Excuse this post gets probably a bit ranty... but I just can't stand it any more.
The issue is that years ago, in the Ubuntu Netbook age, I started using Gnome because it was efficient and also had a calm and minimalistic UI which I liked. Still, most of the time, I use the shell to organize files (I learned TeX in an age where pine was an UI standard and you had to ask the department for permission to use the only laser printer if you wanted to see anything graphical).

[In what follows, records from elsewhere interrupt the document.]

--- src/rtl/axi_bridge_pkg.sv ---
// rtl/axi_bridge_pkg.sv - shared AXI constants, ids and FSM state types for axi_bridge
package axi_bridge_pkg;

  localparam logic [7:0] AXI_LEN_SINGLE  = 8'd0;
  localparam logic [1:0] AXI_BURST_INCR  = 2'b01;
  localparam logic [1:0] AXI_LOCK_NORMAL = 2'b00;
  localparam logic [3:0] AXI_CACHE_NONE  = 4'b0000;
  localparam logic [2:0] AXI_PROT_NONE   = 3'b000;

  localparam int ARID_INST = 0;
  localparam int ARID_DATA = 1;
  localparam int AWID      = 1;

  typedef enum logic {
    AR_IDLE,
    AR_SEND
  } ar_state_t;

  typedef enum logic [1:0] {
    W_IDLE,
    W_SEND,
    W_RESP
  } w_state_t;

  // sram-like size (bytes = 1 << size) maps directly onto AXI size
  function automatic logic [2:0] axi_size(input logic [1:0] sram_size);
    return {1'b0, sram_size};
  endfunction

endpackage

--- src/rtl/axi_bridge_wr.sv ---
// rtl/axi_bridge_wr.sv - data-port write engine: write FSM plus AW, W and B channels
module axi_bridge_wr #(
  parameter int AXI_ID_W = 4
) (
  input  logic                clk,
  input  logic                reset,
  input  logic                start,
  input  logic [31:0]         addr,
  input  logic [1:0]          size,
  input  logic [3:0]          wstrb_in,
  input  logic [31:0]         wdata_in,
  output logic                idle,
  output logic                data_ok,
  output logic [AXI_ID_W-1:0] awid,
  output logic [31:0]         awaddr,
  output logic [7:0]          awlen,
  output logic [2:0]          awsize,
  output logic [1:0]          awburst,
  output logic [1:0]          awlock,
  output logic [3:0]          awcache,
  output logic [2:0]          awprot,
  output logic                awvalid,
  input  logic                awready,
  output logic [AXI_ID_W-1:0] wid,
  output logic [31:0]         wdata,
  output logic [3:0]          wstrb,
  output logic                wlast,
  output logic                wvalid,
  input  logic                wready,
  input  logic [AXI_ID_W-1:0] bid,
  input  logic [1:0]          bresp,
  input  logic                bvalid,
  output logic                bready
);
  import axi_bridge_pkg::*;

  w_state_t    state, state_next;
  logic        aw_pend, w_pend;
  logic        aw_clear, w_clear;
  logic [31:0] addr_q, wdata_q;
  logic [3:0]  wstrb_q;
  logic [1:0]  size_q;
  logic        unused_wr;

  assign idle     = (state == W_IDLE);
  assign awvalid  = (state == W_SEND) && aw_pend;
  assign wvalid   = (state == W_SEND) && w_pend;
  assign aw_clear = !aw_pend || awready;
  assign w_clear  = !w_pend || wready;
  assign data_ok  = (state == W_RESP) && bvalid;
  assign bready   = 1'b1;

  assign awid    = AXI_ID_W'(AWID);
  assign awaddr  = addr_q;
  assign awlen   = AXI_LEN_SINGLE;
  assign awsize  = axi_size(size_q);
  assign awburst = AXI_BURST_INCR;
  assign awlock  = AXI_LOCK_NORMAL;
  assign awcache = AXI_CACHE_NONE;
  assign awprot  = AXI_PROT_NONE;
  assign wid     = AXI_ID_W'(AWID);
  assign wdata   = wdata_q;
  assign wstrb   = wstrb_q;
  assign wlast   = 1'b1;

  // write response status and id carry nothing the sram-like port can report
  assign unused_wr = ^{bid, bresp};

  // write FSM state register
  always_ff @(posedge clk or posedge reset) begin
    if (reset) state <= W_IDLE;
    else       state <= state_next;
  end

  // write FSM next state: leave SEND once both AW and W have handshaken
  always_comb begin
    state_next = state;
    case (state)
      W_IDLE:  if (start) state_next = W_SEND;
      W_SEND:  if (aw_clear && w_clear) state_next = W_RESP;
      W_RESP:  if (bvalid) state_next = W_IDLE;
      default: state_next = W_IDLE;
    endcase
  end

  // AW and W each drop independently on their own handshake
  always_ff @(posedge clk or posedge reset) begin
    if (reset) begin
      aw_pend <= 1'b0;
      w_pend  <= 1'b0;
    end else if (start && idle) begin
      aw_pend <= 1'b1;
      w_pend  <= 1'b1;
    end else begin
      if (awvalid && awready) aw_pend <= 1'b0;
      if (wvalid && wready)   w_pend  <= 1'b0;
    end
  end

  // write payload captured together with the request
  always_ff @(posedge clk or posedge reset) begin
    if (reset) begin
      addr_q  <= '0;
      size_q  <= '0;
      wstrb_q <= '0;
      wdata_q <= '0;
    end else if (start && idle) begin
      addr_q  <= addr;
      size_q  <= size;
      wstrb_q <= wstrb_in;
      wdata_q <= wdata_in;
    end
  end

endmodule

Well gnome mostly works for me. But once in a while, I open a file manager. And I am more and more appalled how limited and unergonomic they are. All of them it seems. They support bookmarks, but only a few. They should support a few hundred bookmarks organizing them in a damn fast ergonomic system. They fail at the most essential things. They do not support deleting a file, like in "rm". I don't want a damn trash bin if I have decided to delete that crappy archive.They do not support hard links (You know Windows's Link shell extension? That supports "cp -al"). They do not show file and groups let alone ACLs and sticky bits. They usually do not support version control (you know TortoiseHG or git-gui?). I can only dream of support for SELinux.

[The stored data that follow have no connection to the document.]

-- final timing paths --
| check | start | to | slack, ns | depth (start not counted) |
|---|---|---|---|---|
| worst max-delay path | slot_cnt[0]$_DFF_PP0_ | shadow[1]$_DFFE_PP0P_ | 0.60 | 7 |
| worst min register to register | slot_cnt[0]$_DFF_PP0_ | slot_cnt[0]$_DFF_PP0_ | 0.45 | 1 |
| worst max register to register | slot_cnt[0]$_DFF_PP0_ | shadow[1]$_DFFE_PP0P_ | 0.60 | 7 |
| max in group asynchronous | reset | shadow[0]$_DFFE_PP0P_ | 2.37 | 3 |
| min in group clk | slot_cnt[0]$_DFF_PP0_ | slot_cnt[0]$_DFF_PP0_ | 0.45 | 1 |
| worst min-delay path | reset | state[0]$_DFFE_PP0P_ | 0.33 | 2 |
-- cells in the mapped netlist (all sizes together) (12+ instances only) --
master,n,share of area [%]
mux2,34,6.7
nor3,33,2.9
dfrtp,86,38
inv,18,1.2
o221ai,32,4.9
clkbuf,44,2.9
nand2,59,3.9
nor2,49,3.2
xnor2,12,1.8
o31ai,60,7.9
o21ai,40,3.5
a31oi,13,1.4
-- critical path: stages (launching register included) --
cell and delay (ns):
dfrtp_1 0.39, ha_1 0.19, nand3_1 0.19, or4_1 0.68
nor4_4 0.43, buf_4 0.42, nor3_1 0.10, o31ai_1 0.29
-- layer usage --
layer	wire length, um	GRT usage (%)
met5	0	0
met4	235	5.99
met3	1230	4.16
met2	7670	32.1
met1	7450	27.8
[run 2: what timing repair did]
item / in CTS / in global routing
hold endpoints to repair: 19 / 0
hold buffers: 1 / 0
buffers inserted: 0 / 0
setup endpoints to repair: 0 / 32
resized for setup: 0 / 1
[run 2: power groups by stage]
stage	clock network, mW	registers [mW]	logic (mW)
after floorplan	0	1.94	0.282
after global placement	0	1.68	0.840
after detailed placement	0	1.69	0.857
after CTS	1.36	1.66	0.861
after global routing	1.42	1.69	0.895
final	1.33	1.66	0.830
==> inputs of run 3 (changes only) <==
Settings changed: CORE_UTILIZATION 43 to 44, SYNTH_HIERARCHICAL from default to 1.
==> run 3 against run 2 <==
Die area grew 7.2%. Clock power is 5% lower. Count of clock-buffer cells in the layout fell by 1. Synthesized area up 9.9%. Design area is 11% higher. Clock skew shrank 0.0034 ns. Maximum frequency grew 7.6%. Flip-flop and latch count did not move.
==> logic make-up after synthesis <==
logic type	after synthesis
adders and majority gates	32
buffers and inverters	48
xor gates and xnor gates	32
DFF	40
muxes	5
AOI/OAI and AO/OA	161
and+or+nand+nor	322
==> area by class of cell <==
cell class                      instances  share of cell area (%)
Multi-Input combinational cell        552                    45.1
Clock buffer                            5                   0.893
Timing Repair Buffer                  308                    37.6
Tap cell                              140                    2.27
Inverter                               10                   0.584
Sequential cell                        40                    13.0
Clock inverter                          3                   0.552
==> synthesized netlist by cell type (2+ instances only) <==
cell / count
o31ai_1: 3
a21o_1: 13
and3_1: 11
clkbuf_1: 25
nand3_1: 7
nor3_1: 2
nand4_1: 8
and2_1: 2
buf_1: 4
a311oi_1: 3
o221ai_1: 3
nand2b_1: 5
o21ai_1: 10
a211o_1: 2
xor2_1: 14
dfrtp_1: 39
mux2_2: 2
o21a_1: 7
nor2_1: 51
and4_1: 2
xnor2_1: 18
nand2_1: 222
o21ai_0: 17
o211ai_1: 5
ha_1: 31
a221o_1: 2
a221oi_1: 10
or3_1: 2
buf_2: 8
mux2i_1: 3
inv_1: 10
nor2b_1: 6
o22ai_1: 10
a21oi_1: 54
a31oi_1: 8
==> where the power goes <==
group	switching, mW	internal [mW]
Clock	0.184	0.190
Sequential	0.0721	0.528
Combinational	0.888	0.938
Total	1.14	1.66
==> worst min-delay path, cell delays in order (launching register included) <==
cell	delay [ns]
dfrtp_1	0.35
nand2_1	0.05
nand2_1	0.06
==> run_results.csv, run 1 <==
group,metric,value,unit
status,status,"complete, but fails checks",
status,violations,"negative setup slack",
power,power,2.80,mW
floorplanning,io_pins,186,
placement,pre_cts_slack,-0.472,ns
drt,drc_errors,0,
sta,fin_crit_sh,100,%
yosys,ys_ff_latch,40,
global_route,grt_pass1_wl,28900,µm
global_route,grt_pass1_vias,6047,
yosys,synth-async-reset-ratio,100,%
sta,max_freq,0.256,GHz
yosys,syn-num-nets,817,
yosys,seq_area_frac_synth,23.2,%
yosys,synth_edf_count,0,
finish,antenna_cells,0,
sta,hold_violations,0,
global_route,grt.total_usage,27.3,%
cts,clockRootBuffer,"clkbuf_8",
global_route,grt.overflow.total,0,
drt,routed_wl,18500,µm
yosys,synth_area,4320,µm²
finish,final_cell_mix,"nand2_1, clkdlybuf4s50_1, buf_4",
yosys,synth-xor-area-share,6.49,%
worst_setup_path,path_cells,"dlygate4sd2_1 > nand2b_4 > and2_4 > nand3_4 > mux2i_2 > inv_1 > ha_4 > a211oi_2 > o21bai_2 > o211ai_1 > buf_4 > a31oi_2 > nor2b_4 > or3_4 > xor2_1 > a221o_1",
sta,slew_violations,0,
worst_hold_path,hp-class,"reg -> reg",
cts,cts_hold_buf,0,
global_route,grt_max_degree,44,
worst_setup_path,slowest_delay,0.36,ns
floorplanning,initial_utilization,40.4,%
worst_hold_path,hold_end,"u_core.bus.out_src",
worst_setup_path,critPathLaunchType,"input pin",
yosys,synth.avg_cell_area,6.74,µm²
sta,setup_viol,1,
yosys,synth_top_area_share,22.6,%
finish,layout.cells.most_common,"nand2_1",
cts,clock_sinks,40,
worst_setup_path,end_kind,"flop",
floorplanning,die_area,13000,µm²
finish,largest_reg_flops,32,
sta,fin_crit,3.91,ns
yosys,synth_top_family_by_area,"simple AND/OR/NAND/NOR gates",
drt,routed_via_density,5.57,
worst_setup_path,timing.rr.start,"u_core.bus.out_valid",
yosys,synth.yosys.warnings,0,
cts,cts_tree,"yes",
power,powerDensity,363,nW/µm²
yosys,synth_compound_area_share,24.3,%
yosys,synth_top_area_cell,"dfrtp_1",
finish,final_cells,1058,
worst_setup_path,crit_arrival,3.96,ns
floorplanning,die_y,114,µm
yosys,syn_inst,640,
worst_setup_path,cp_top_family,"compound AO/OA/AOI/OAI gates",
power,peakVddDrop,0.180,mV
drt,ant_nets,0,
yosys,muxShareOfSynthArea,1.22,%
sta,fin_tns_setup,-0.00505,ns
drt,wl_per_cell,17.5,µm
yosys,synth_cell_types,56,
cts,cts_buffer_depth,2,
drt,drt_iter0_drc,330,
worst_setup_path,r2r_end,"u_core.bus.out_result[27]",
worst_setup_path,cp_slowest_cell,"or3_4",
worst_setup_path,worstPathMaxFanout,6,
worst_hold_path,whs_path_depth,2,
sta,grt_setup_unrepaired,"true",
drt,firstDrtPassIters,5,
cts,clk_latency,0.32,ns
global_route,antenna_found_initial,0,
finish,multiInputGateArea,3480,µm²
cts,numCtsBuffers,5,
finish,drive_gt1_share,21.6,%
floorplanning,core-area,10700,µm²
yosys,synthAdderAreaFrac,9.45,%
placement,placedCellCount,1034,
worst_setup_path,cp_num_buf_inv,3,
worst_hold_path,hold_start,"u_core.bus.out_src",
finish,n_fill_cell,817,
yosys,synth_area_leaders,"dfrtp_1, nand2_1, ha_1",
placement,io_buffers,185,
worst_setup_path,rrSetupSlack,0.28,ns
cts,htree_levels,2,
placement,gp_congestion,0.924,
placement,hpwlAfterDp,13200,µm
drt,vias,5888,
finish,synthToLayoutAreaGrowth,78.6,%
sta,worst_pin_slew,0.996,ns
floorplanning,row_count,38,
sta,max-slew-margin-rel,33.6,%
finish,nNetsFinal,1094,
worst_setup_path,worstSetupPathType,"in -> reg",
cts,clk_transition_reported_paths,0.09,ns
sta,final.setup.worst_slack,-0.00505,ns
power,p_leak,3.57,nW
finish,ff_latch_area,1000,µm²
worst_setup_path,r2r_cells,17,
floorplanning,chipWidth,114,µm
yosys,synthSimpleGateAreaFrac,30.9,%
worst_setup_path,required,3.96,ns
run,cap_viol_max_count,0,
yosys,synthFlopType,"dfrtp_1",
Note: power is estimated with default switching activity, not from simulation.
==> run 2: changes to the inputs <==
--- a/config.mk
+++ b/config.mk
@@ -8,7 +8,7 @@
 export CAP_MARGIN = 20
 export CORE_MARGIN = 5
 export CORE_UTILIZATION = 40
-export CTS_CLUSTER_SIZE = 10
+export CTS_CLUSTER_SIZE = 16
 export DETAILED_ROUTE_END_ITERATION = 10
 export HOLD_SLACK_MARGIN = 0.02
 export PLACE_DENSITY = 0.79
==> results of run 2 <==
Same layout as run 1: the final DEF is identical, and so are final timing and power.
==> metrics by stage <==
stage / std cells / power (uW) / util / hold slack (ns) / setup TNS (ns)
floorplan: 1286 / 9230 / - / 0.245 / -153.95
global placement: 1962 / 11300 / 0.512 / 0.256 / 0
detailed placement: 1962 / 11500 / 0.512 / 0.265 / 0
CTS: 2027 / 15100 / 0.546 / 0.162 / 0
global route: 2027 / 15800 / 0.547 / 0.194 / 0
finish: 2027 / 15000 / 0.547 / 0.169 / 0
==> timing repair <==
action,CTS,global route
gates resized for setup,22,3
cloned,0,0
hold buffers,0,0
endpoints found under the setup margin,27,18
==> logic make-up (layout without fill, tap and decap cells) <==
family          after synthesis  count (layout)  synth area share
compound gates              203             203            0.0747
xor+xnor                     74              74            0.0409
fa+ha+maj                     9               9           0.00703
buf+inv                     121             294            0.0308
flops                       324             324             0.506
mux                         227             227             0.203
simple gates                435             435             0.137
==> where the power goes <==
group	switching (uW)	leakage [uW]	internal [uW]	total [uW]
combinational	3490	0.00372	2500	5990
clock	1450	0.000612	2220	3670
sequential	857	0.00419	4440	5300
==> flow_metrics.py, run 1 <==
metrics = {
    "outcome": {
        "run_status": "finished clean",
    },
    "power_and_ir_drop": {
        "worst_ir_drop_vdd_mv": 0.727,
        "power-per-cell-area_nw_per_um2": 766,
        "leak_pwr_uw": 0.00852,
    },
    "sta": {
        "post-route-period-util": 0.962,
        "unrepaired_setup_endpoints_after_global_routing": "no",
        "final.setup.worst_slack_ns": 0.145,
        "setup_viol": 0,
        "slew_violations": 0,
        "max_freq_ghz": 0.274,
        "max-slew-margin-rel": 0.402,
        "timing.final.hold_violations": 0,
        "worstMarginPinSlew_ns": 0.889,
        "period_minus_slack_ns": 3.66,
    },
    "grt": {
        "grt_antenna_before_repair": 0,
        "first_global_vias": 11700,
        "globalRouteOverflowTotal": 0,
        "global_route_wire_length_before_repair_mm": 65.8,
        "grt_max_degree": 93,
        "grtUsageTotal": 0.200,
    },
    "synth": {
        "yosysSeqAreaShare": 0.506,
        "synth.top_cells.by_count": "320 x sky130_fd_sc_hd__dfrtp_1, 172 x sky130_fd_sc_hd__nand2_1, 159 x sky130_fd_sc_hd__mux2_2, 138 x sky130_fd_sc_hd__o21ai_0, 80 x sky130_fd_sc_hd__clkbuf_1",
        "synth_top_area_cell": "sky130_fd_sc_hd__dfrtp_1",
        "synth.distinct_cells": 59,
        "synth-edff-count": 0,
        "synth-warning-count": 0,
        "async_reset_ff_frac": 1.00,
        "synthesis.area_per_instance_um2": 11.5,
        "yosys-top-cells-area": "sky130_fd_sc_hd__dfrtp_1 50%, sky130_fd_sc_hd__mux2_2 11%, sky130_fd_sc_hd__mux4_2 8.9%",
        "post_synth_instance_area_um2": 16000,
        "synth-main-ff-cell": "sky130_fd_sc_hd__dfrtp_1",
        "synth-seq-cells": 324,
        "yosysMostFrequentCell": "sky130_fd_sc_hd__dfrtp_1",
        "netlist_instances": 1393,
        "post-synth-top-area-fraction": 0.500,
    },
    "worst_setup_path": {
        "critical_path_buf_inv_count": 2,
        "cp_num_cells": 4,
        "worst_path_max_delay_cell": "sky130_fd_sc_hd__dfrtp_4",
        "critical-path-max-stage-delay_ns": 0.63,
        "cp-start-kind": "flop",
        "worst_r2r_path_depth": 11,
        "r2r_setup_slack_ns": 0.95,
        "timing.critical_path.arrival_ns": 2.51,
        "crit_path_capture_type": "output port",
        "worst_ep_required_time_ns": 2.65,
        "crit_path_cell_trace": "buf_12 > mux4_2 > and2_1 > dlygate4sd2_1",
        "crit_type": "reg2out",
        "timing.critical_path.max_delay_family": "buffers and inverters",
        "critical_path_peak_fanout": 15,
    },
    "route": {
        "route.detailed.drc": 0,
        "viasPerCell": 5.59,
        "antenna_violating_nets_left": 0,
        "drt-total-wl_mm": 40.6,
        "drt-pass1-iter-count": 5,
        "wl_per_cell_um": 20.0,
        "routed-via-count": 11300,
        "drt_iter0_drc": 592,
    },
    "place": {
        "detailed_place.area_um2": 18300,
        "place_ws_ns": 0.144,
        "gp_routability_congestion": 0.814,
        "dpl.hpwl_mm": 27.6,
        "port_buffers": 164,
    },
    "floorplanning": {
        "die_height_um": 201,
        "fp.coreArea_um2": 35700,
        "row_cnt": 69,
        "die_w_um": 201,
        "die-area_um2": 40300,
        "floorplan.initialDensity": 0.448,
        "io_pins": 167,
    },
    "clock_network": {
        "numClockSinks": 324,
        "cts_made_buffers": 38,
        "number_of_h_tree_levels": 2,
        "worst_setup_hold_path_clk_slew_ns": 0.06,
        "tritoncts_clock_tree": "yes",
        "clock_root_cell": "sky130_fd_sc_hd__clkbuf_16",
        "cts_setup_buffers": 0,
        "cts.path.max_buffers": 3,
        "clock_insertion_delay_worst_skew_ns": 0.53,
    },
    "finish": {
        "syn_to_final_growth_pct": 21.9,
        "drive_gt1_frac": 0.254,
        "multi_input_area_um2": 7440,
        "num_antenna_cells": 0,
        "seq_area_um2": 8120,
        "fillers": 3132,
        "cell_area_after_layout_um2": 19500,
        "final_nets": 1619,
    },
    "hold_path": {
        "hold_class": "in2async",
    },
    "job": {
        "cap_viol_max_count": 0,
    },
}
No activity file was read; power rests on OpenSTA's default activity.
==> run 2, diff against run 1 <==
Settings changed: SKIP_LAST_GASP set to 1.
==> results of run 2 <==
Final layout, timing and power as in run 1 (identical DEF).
`src/rtl/hazard_scoreboard.sv`:
```
// hazard_scoreboard: tracks in-flight register writes per downstream stage and produces the D-stage
// stall, rs/rt forwarding selects and mul/div busy window. Define HAZARD_STATS_EN for the stall counter.
module hazard_scoreboard #(
  parameter int STAGES      = 3,
  parameter int REG_W       = 5,
  parameter int MUL_LATENCY = 5,
  localparam int SEL_W      = $clog2(STAGES + 1),
  localparam int STG_W      = 3
) (
  input  logic             clk,
  input  logic             reset,
  input  logic             d_valid,
  input  logic [REG_W-1:0] d_rs,
  input  logic [STG_W-1:0] d_rs_need,
  input  logic [REG_W-1:0] d_rt,
  input  logic [STG_W-1:0] d_rt_need,
  input  logic [REG_W-1:0] d_dest,
  input  logic [STG_W-1:0] d_ready,
  input  logic             d_mul_start,
  input  logic             d_mul_use,
  output logic             stall,
  output logic [SEL_W-1:0] fwd_rs,
  output logic [SEL_W-1:0] fwd_rt,
  output logic             mul_busy,
  output logic [31:0]      stall_count
);

  logic [STAGES:1]            vld_q, vld_d;
  logic [STAGES:1][REG_W-1:0] dest_q, dest_d;
  logic [STAGES:1][STG_W-1:0] rdy_q, rdy_d;
  logic [7:0]                 mul_cnt_q, mul_cnt_d;
  logic [STG_W-1:0]           rdy_norm;
  logic [SEL_W:0]             rs_eval, rt_eval;
  logic                       mul_haz;

  // Returns {hazard, fwd_sel} for one source; the loop runs oldest to youngest so the youngest match wins.
  function automatic logic [SEL_W:0] src_eval(input logic [REG_W-1:0] src,
                                              input logic [STG_W-1:0] need);
    int               k_hit;
    logic [STG_W-1:0] r_hit;
    logic             haz;
    logic [SEL_W-1:0] fwd;
    k_hit = 0;
    r_hit = '0;
    for (int k = STAGES; k >= 1; k--) begin
      if (src != '0 && vld_q[k] && dest_q[k] == src) begin
        k_hit = k;
        r_hit = rdy_q[k];
      end
    end
    haz = (k_hit != 0) && (k_hit + int'(need) <= int'(r_hit));
    fwd = (k_hit != 0 && k_hit > int'(r_hit)) ? SEL_W'(k_hit) : '0;
    return {haz, fwd};
  endfunction

  always_comb begin
    rs_eval  = src_eval(d_rs, d_rs_need);
    rt_eval  = src_eval(d_rt, d_rt_need);
    mul_haz  = d_mul_use && (mul_cnt_q != 8'd0);
    stall    = d_valid && (rs_eval[SEL_W] || rt_eval[SEL_W] || mul_haz);
    fwd_rs   = rs_eval[SEL_W-1:0];
    fwd_rt   = rt_eval[SEL_W-1:0];
    mul_busy = (mul_cnt_q != 8'd0);
  end

  always_comb begin
    vld_d  = '0;
    dest_d = '0;
    rdy_d  = '0;
    // A ready stage of 0 or beyond the tracked window means the value only exists at retirement.
    rdy_norm = d_ready;
    if (d_ready == '0 || int'(d_ready) > STAGES) rdy_norm = STG_W'(STAGES);
    vld_d[1]  = d_valid && !stall && (d_dest != '0);
    dest_d[1] = d_dest;
    rdy_d[1]  = rdy_norm;
    for (int k = 2; k <= STAGES; k++) begin
      vld_d[k]  = vld_q[k-1];
      dest_d[k] = dest_q[k-1];
      rdy_d[k]  = rdy_q[k-1];
    end
    mul_cnt_d = mul_cnt_q;
    if (d_valid && d_mul_start && !stall) mul_cnt_d = 8'(MUL_LATENCY);
    else if (mul_cnt_q != 8'd0)           mul_cnt_d = mul_cnt_q - 8'd1;
  end

  always_ff @(posedge clk or negedge reset) begin
    if (!reset) begin
      vld_q     <= '0;
      dest_q    <= '0;
      rdy_q     <= '0;
      mul_cnt_q <= 8'd0;
    end else begin
      vld_q     <= vld_d;
      dest_q    <= dest_d;
      rdy_q     <= rdy_d;
      mul_cnt_q <= mul_cnt_d;
    end
  end

`ifdef HAZARD_STATS_EN
  logic [31:0] stall_count_q, stall_count_d;

  always_comb begin
    stall_count_d = stall_count_q;
    if (stall && stall_count_q != 32'hFFFF_FFFF) stall_count_d = stall_count_q + 32'd1;
  end

  always_ff @(posedge clk or negedge reset) begin
    if (!reset) stall_count_q <= 32'd0;
    else        stall_count_q <= stall_count_d;
  end

  assign stall_count = stall_count_q;
`else
  assign stall_count = 32'd0;
`endif

endmodule
```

They do not support examining a download whether it is kosher. They are all way to eager to open stuff that probably should not be trusted (hey, I want a "mark as trusted" option before anything is opened). I want an option saying "keep this but delete it in a week".
The general tendency seems to be to dumb stuff down to make it "user-friendly" in the worst possible way. Hear, it isn't friendly to treat people as dumb. [added: I spent some time looking for alternatives and trying out a few, but didn't find one that was really convincing. Some are pretty unusual. Maybe this is a reasonable place to invest time in learning unusual but more powerful concepts like Emacs for text editing?]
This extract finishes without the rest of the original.